Assignment — Find the line with "-- run 3: timing" in the entries below. Repeat it, every following line, and the line with "45.28 | 127.9 |", exactly and with nothing added.

[[ Provided entries open ]]

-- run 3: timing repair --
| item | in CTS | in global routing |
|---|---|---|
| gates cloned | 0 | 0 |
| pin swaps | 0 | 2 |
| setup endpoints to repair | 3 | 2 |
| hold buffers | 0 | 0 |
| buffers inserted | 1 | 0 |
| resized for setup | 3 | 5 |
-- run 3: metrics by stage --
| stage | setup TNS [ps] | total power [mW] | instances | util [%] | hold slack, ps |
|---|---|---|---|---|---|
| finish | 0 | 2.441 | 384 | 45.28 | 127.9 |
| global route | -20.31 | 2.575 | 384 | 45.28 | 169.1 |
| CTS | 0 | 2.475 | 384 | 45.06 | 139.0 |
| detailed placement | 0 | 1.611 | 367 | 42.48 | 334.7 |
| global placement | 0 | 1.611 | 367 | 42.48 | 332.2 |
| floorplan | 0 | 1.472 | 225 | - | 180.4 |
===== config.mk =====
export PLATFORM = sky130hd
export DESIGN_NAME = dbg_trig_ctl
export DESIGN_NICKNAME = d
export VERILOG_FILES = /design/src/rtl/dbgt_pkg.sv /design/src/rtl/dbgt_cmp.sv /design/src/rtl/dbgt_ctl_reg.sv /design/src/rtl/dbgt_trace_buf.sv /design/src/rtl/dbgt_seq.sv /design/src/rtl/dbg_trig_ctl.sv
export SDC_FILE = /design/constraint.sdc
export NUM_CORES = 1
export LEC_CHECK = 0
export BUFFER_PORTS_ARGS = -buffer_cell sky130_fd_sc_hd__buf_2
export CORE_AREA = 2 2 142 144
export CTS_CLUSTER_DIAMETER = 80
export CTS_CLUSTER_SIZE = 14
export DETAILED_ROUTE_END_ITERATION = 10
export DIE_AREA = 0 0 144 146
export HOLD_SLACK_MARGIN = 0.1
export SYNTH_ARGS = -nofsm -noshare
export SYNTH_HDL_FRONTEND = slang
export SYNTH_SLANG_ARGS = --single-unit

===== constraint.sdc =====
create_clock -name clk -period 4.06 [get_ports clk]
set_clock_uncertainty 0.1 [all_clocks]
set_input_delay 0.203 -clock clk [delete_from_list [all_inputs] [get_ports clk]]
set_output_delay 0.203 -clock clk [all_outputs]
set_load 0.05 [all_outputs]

[[ Provided entries closed ]]
[[ Provided entries open ]]

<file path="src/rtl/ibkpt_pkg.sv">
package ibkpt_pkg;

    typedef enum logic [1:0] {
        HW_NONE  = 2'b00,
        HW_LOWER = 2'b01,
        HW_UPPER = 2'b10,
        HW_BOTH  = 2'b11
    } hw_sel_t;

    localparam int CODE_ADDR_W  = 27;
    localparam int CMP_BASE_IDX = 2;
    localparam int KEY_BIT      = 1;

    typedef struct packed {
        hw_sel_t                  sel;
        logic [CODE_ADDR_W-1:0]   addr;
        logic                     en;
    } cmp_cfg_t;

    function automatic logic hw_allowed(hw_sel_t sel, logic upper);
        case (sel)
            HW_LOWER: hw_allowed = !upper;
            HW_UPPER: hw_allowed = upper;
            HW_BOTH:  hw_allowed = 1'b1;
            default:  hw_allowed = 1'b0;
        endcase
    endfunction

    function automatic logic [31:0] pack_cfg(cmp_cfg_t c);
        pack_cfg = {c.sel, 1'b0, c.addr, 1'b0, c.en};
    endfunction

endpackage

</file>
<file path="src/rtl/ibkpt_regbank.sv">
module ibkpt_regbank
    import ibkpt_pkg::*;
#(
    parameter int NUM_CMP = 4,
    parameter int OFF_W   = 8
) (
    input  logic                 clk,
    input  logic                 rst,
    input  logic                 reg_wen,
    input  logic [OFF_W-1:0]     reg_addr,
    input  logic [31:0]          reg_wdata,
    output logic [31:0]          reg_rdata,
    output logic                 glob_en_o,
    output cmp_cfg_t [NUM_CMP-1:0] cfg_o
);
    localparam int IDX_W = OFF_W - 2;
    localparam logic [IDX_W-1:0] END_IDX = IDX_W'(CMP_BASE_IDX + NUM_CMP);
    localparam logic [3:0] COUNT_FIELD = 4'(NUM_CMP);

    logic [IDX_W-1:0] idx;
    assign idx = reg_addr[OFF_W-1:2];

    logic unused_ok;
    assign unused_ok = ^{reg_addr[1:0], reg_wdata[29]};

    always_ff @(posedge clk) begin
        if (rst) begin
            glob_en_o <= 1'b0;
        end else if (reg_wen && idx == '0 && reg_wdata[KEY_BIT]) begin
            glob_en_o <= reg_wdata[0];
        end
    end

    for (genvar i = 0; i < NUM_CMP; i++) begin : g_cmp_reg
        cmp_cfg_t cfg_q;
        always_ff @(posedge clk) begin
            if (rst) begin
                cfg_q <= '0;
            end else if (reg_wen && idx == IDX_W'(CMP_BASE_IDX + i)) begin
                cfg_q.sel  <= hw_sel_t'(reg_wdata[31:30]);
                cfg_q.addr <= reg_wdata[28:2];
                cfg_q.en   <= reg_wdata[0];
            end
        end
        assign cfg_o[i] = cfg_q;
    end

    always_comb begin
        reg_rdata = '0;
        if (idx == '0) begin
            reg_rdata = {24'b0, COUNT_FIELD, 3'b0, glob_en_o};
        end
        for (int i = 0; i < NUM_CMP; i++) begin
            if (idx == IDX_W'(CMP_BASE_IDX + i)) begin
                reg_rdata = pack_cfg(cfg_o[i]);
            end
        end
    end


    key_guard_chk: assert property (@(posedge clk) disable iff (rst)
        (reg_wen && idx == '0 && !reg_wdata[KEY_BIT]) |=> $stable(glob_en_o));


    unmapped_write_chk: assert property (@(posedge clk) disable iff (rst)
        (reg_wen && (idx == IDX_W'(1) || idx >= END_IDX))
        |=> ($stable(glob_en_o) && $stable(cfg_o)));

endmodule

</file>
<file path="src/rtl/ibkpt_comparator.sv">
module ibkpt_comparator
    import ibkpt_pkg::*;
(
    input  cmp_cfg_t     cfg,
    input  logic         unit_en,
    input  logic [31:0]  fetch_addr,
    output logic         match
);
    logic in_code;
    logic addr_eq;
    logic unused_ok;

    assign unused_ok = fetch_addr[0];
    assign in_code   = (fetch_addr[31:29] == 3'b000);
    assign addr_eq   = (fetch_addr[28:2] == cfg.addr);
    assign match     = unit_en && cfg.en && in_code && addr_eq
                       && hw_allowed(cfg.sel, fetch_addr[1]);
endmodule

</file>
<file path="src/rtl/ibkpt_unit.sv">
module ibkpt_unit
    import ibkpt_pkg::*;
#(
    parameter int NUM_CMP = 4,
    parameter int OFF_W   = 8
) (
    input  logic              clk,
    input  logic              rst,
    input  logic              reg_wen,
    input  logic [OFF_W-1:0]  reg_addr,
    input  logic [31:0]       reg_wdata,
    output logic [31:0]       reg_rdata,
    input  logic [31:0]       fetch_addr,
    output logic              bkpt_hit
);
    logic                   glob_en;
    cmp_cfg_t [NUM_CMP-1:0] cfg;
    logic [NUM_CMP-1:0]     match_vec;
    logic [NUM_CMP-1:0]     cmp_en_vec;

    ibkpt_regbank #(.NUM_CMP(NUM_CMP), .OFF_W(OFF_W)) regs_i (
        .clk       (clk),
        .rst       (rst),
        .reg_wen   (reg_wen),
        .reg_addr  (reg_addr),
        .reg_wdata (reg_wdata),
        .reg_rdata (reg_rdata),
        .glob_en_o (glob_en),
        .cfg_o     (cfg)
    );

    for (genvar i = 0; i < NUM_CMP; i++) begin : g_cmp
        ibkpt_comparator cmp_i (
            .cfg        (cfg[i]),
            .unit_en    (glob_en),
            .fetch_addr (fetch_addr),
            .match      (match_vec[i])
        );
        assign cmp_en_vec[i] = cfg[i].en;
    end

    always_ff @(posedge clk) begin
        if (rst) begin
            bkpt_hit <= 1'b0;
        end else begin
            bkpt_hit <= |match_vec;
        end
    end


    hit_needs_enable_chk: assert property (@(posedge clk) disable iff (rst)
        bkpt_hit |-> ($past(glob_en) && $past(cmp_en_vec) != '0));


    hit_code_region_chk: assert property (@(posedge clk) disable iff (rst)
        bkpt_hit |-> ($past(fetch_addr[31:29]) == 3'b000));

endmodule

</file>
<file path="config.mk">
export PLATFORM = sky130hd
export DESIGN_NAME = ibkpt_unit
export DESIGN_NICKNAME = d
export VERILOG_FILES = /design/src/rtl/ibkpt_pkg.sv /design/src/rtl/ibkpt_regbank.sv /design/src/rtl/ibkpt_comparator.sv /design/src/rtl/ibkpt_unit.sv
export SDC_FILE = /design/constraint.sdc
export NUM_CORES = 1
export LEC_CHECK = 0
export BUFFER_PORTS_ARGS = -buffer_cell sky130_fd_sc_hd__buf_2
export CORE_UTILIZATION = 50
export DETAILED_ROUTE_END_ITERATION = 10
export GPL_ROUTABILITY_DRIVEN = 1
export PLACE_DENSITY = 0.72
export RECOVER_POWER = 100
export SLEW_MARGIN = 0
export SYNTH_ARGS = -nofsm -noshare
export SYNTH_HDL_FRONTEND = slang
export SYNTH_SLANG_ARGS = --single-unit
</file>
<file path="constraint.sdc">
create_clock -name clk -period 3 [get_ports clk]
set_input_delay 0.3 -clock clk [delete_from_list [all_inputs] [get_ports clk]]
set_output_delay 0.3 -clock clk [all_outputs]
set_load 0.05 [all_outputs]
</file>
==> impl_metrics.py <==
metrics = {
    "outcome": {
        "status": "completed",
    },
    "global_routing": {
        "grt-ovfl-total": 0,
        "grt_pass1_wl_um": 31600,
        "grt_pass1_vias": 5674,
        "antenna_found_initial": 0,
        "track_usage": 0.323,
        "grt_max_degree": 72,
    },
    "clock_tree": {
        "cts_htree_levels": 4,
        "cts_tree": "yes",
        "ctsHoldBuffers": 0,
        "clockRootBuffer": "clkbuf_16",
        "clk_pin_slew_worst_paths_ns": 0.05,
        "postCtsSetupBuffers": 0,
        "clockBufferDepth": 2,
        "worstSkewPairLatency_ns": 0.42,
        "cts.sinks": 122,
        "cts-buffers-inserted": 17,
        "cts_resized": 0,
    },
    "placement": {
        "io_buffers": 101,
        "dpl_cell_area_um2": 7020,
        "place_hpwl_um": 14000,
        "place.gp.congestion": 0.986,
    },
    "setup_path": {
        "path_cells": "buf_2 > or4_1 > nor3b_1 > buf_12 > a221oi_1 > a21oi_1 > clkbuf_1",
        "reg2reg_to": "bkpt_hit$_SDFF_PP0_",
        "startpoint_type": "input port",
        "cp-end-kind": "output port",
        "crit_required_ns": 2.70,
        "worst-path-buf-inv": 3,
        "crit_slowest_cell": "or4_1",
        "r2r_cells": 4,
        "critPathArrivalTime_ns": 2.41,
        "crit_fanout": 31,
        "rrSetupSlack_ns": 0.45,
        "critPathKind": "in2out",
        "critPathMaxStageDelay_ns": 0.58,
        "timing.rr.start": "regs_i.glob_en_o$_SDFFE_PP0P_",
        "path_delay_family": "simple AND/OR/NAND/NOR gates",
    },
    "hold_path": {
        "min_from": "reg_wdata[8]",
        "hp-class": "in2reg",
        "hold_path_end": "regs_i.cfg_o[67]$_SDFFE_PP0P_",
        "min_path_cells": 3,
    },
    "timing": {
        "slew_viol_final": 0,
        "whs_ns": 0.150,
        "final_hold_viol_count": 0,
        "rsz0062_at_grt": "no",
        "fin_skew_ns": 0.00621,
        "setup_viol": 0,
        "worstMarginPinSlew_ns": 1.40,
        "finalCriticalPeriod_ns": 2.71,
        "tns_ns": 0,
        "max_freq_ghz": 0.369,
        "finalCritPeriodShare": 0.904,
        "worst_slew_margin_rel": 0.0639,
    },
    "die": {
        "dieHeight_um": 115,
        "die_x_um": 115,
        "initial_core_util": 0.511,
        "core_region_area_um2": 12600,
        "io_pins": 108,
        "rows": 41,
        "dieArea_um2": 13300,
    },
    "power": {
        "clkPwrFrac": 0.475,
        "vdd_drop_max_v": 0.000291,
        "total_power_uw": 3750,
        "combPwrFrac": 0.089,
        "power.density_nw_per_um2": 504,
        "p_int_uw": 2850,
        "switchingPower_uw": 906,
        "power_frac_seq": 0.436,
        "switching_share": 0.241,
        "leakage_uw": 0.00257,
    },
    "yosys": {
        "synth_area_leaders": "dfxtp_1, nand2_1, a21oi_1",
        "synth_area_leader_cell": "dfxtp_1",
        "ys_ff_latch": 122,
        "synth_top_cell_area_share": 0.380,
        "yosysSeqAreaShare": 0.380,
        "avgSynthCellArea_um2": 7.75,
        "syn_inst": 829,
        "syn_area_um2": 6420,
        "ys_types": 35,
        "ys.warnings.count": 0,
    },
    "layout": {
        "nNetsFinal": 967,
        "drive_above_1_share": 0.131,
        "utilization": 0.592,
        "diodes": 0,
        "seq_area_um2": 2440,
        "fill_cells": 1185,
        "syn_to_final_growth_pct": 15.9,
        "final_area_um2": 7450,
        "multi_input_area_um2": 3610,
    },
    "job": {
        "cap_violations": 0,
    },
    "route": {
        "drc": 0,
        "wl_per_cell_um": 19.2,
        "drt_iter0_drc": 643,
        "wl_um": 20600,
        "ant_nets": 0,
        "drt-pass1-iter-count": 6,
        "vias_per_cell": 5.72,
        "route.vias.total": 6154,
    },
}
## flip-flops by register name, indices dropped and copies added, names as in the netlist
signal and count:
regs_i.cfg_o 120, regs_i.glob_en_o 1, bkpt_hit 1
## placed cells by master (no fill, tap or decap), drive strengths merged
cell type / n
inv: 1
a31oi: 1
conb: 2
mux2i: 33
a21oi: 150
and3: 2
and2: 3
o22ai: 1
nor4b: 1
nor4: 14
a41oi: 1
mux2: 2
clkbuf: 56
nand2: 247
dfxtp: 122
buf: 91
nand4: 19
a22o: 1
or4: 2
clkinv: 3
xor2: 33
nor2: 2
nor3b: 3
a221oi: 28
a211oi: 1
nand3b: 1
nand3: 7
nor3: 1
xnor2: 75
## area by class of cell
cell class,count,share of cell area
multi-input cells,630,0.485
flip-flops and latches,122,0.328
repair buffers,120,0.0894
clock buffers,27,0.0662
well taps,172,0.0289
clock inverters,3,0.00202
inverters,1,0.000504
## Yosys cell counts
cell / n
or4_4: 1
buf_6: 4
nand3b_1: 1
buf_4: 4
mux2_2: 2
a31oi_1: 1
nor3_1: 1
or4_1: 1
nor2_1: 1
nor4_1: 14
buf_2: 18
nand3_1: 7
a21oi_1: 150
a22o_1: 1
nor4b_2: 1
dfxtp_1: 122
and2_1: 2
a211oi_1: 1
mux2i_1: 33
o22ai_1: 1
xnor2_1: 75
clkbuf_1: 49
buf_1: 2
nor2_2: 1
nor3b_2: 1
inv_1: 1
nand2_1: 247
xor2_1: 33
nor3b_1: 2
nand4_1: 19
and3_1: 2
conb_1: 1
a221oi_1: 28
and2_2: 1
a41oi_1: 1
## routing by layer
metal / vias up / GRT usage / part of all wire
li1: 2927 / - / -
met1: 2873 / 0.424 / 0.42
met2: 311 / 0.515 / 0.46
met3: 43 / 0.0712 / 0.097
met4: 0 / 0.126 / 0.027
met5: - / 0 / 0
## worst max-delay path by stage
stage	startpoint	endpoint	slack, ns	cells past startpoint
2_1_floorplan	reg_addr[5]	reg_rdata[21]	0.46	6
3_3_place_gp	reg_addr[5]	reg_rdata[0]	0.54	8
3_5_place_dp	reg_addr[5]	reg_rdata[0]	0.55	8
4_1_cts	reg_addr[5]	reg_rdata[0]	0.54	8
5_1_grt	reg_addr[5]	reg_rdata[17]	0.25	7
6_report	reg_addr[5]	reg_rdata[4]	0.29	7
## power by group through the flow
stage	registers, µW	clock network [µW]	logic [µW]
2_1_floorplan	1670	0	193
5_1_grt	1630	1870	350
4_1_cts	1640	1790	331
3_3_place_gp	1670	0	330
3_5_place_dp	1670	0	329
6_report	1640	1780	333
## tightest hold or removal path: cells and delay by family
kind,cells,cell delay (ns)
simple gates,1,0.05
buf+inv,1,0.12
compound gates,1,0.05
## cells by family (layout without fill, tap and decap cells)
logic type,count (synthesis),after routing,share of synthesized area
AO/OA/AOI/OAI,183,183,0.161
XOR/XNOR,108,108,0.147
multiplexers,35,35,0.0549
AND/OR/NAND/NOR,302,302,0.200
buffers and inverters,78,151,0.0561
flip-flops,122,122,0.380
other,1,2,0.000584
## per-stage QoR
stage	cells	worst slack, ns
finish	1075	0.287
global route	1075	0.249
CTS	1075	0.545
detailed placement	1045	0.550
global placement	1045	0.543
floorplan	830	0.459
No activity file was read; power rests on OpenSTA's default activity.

[[ Provided entries closed ]]

Finished exercise —
-- run 3: timing repair --
| item | in CTS | in global routing |
|---|---|---|
| gates cloned | 0 | 0 |
| pin swaps | 0 | 2 |
| setup endpoints to repair | 3 | 2 |
| hold buffers | 0 | 0 |
| buffers inserted | 1 | 0 |
| resized for setup | 3 | 5 |
-- run 3: metrics by stage --
| stage | setup TNS [ps] | total power [mW] | instances | util [%] | hold slack, ps |
|---|---|---|---|---|---|
| finish | 0 | 2.441 | 384 | 45.28 | 127.9 |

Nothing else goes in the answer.